Set all experimental parameters and enter the agarose empty pool values previously obtained by fitting the agarose dataset in a similar manner. Run the first section of the condensed empty code to obtain the fit for water longitudinal relaxation. Then run the condense empty fitting section to initiate the live figure showing the minimization of the fitting function.
Run the next section of the code to determine the uncertainties and plot the data. The REDIFINE fit determined the diffusion coefficients in the dilute and condensed phases, the population of protein in the condensed phase, the average droplet size and the interphase permeability for the FUS N-terminal domain sample. The NMR signal of the FUS N-terminal domain remained detectable in the condensed phase.
No difference in the magnetization transfer profile was observed between the agarose reference and the FUS N-terminal domain by phasic sample. For CAG repeat RNA condensates, no NMR signal is observed. Accordingly, the magnetization transfer profile is significantly different from the agarose reference.
The CONDENSE-MT experiment provided dynamic characterization of repeat expansion RNA condensates. The CONDENSE-MT analysis yielded the proton exchange kinetics between the condensate and bulk water. The CONDENSE-MT analysis also yielded the transverse relaxation time of the RNA in the condensate and the apparent transverse relaxation rate of bulk water.
In this protocol, we can characterize the condensate property in a biphasic state without the need of a chemical tag. The droplets are coexisting with a dilute environment, allowing exchange between the two phase mimicking the cellular environment. Our methods focused on condensate characterization can be complemented by conventional NMR methods to study molecular structure interactions and dynamics across phases.
In future studies, we aim to develop more complex condensate models, adapting the methodology to more complex systems, and eventually study condensate directly in their in-cellular environments.

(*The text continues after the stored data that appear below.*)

File: src/rtl/intc_entry.sv
module intc_entry
   import intc_pkg::*;
#(
   parameter int              XLEN         = 32,
   parameter int              NSHD         = 4,
   parameter logic [XLEN-1:0] HANDLER_ADDR = 16,
   parameter logic [XLEN-1:0] RESET_PC     = 0,
   localparam int             SAW          = $clog2(NSHD)
) (
   input  logic            clk,
   input  logic            rst_n,
   input  logic            boundary,
   input  logic            hit,
   input  logic [XLEN-1:0] cur_pc,
   input  logic [IDXW-1:0] cause,
   input  logic            ret_cmd,
   input  logic            shd_we,
   input  logic [SAW-1:0]  shd_waddr,
   input  logic [XLEN-1:0] shd_wdata,
   input  logic [SAW-1:0]  shd_raddr,
   output logic [XLEN-1:0] shd_rdata,
   output logic            active,
   output logic            take,
   output logic            redirect,
   output logic [XLEN-1:0] redirect_pc
);
   if (NSHD < 2) begin : g_chk_nshd
      $error("intc_entry: at least two shadow registers needed");
   end

   ent_state_t      st;
   logic [XLEN-1:0] pc_hold;
   logic [XLEN-1:0] shd [NSHD];
   logic            accept;
   logic            do_ret;

   assign accept = boundary && hit && !active && (st == ENT_IDLE);
   assign do_ret = ret_cmd && active && (st == ENT_IDLE);
   assign take   = (st == ENT_CAUSE);

   always_ff @(posedge clk) begin
      if (!rst_n) begin
         st      <= ENT_IDLE;
         pc_hold <= '0;
      end else begin
         unique case (st)
            ENT_IDLE:  if (accept) begin
                          st      <= ENT_SAVE;
                          pc_hold <= cur_pc;
                       end
            ENT_SAVE:  st <= ENT_CAUSE;
            default:   st <= ENT_IDLE;
         endcase
      end
   end

   always_ff @(posedge clk) begin
      if (!rst_n) begin
         active      <= 1'b0;
         redirect    <= 1'b0;
         redirect_pc <= RESET_PC;
      end else begin
         redirect <= 1'b0;
         if (st == ENT_SAVE) begin
            active      <= 1'b1;
            redirect    <= 1'b1;
            redirect_pc <= HANDLER_ADDR;
         end else if (do_ret) begin
            active      <= 1'b0;
            redirect    <= 1'b1;
            redirect_pc <= shd[0];
         end
      end
   end

   for (genvar g = 0; g < NSHD; g++) begin : g_shd
      logic ent_wr;
      logic [XLEN-1:0] ent_val;
      if (g == 0) begin : g_ret_addr
         assign ent_wr  = (st == ENT_SAVE);
         assign ent_val = pc_hold;
      end else if (g == 1) begin : g_cause
         assign ent_wr  = take;
         assign ent_val = XLEN'(cause);
      end else begin : g_free
         assign ent_wr  = 1'b0;
         assign ent_val = '0;
      end
      always_ff @(posedge clk) begin
         if (!rst_n)                                  shd[g] <= '0;
         else if (ent_wr)                             shd[g] <= ent_val;
         else if (shd_we && shd_waddr == SAW'(g))     shd[g] <= shd_wdata;
      end
   end

   assign shd_rdata = shd[shd_raddr];

   p_entry_redirect_r5: assert property (@(posedge clk) disable iff (!rst_n)
      (st == ENT_SAVE) |=> (redirect && redirect_pc == HANDLER_ADDR && active));
   p_no_nest_r7: assert property (@(posedge clk) disable iff (!rst_n)
      (st == ENT_IDLE && active) |=> (st != ENT_SAVE));
   p_ret_clears_r8: assert property (@(posedge clk) disable iff (!rst_n)
      do_ret |=> (!active && redirect));
   p_redirect_pulse_r11: assert property (@(posedge clk) disable iff (!rst_n)
      (st == ENT_SAVE) |=> ##1 !redirect);
endmodule

File: src/rtl/intc_timer_unit.sv
module intc_timer_unit
   import intc_pkg::*;
#(
   parameter int              XLEN         = 32,
   parameter logic [XLEN-1:0] HANDLER_ADDR = 16,
   parameter logic [XLEN-1:0] RESET_PC     = 0,
   parameter bit              EN_EXT       = 1'b1,
   parameter bit              EN_TMR       = 1'b1,
   parameter bit              EN_ILL       = 1'b1
) (
   input  logic            clk,
   input  logic            rst_n,
   input  logic            ext_req,
   input  logic            ill_strobe,
   input  logic            boundary,
   input  logic [XLEN-1:0] cur_pc,
   input  logic            mask_we,
   input  logic [NSRC-1:0] mask_wdata,
   input  logic            tmr_load,
   input  logic [XLEN-1:0] tmr_wdata,
   input  logic            ret_cmd,
   input  logic            shd_we,
   input  logic [1:0]      shd_waddr,
   input  logic [XLEN-1:0] shd_wdata,
   input  logic [1:0]      shd_raddr,
   output logic [XLEN-1:0] shd_rdata,
   output logic            req,
   output logic            in_handler,
   output logic            redirect,
   output logic [XLEN-1:0] redirect_pc,
   output logic            halt
);
   if (XLEN < 8) begin : g_chk_xlen
      $error("intc_timer_unit: XLEN too small");
   end
   if (HANDLER_ADDR[1:0] != 2'b00 || RESET_PC[1:0] != 2'b00) begin : g_chk_align
      $error("intc_timer_unit: addresses must be word aligned");
   end

   logic [NSRC-1:0] mask;
   logic [NSRC-1:0] pend;
   logic [NSRC-1:0] clr;
   logic [IDXW-1:0] cause;
   logic            tmr_expire;
   logic            ill_trap;
   logic            take;
   logic            hit;

   always_ff @(posedge clk) begin
      if (!rst_n)       mask <= '0;
      else if (mask_we) mask <= mask_wdata;
   end

   intc_countdown #(.W(XLEN), .ENABLE(EN_TMR)) i_tmr (
      .clk(clk), .rst_n(rst_n), .load(tmr_load), .load_val(tmr_wdata),
      .expire(tmr_expire));

   assign ill_trap = ill_strobe && EN_ILL && mask[SRC_ILL] && !in_handler;

   intc_pending #(.EN_EXT(EN_EXT), .EN_TMR(EN_TMR), .EN_ILL(EN_ILL)) i_pend (
      .clk(clk), .rst_n(rst_n), .ext_req(ext_req), .tmr_expire(tmr_expire),
      .ill_set(ill_trap), .clr(clr), .pend(pend));

   assign hit   = |(pend & mask);
   assign cause = pick_src(pend & mask);
   assign clr   = take ? (NSRC'(1) << cause) : '0;
   assign req   = hit && !in_handler;

   intc_entry #(
      .XLEN(XLEN), .NSHD(4), .HANDLER_ADDR(HANDLER_ADDR), .RESET_PC(RESET_PC)
   ) i_entry (
      .clk(clk), .rst_n(rst_n), .boundary(boundary), .hit(hit),
      .cur_pc(cur_pc), .cause(cause), .ret_cmd(ret_cmd),
      .shd_we(shd_we), .shd_waddr(shd_waddr), .shd_wdata(shd_wdata),
      .shd_raddr(shd_raddr), .shd_rdata(shd_rdata),
      .active(in_handler), .take(take),
      .redirect(redirect), .redirect_pc(redirect_pc));

   always_ff @(posedge clk) begin
      if (!rst_n)                       halt <= 1'b0;
      else if (ill_strobe && !ill_trap) halt <= 1'b1;
   end

   p_halt_sticky_r9: assert property (@(posedge clk) disable iff (!rst_n)
      halt |=> halt);
   p_ill_halts_r9: assert property (@(posedge clk) disable iff (!rst_n)
      (ill_strobe && !mask[SRC_ILL]) |=> halt);
   p_take_onehot_r6: assert property (@(posedge clk) disable iff (!rst_n)
      $onehot0(clr));
endmodule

Biomolecular condensates formed via liquid–liquid phase separation (LLPS) play a crucial role in organizing the intracellular environment and regulating biochemical processes. Characterizing the composition, dynamics, and internal organization of these condensates is challenging, especially without external labeling. This article presents two complementary nuclear magnetic resonance (NMR) spectroscopy methods that enable comprehensive, label-free analysis of biomolecular condensates in their native biphasic state.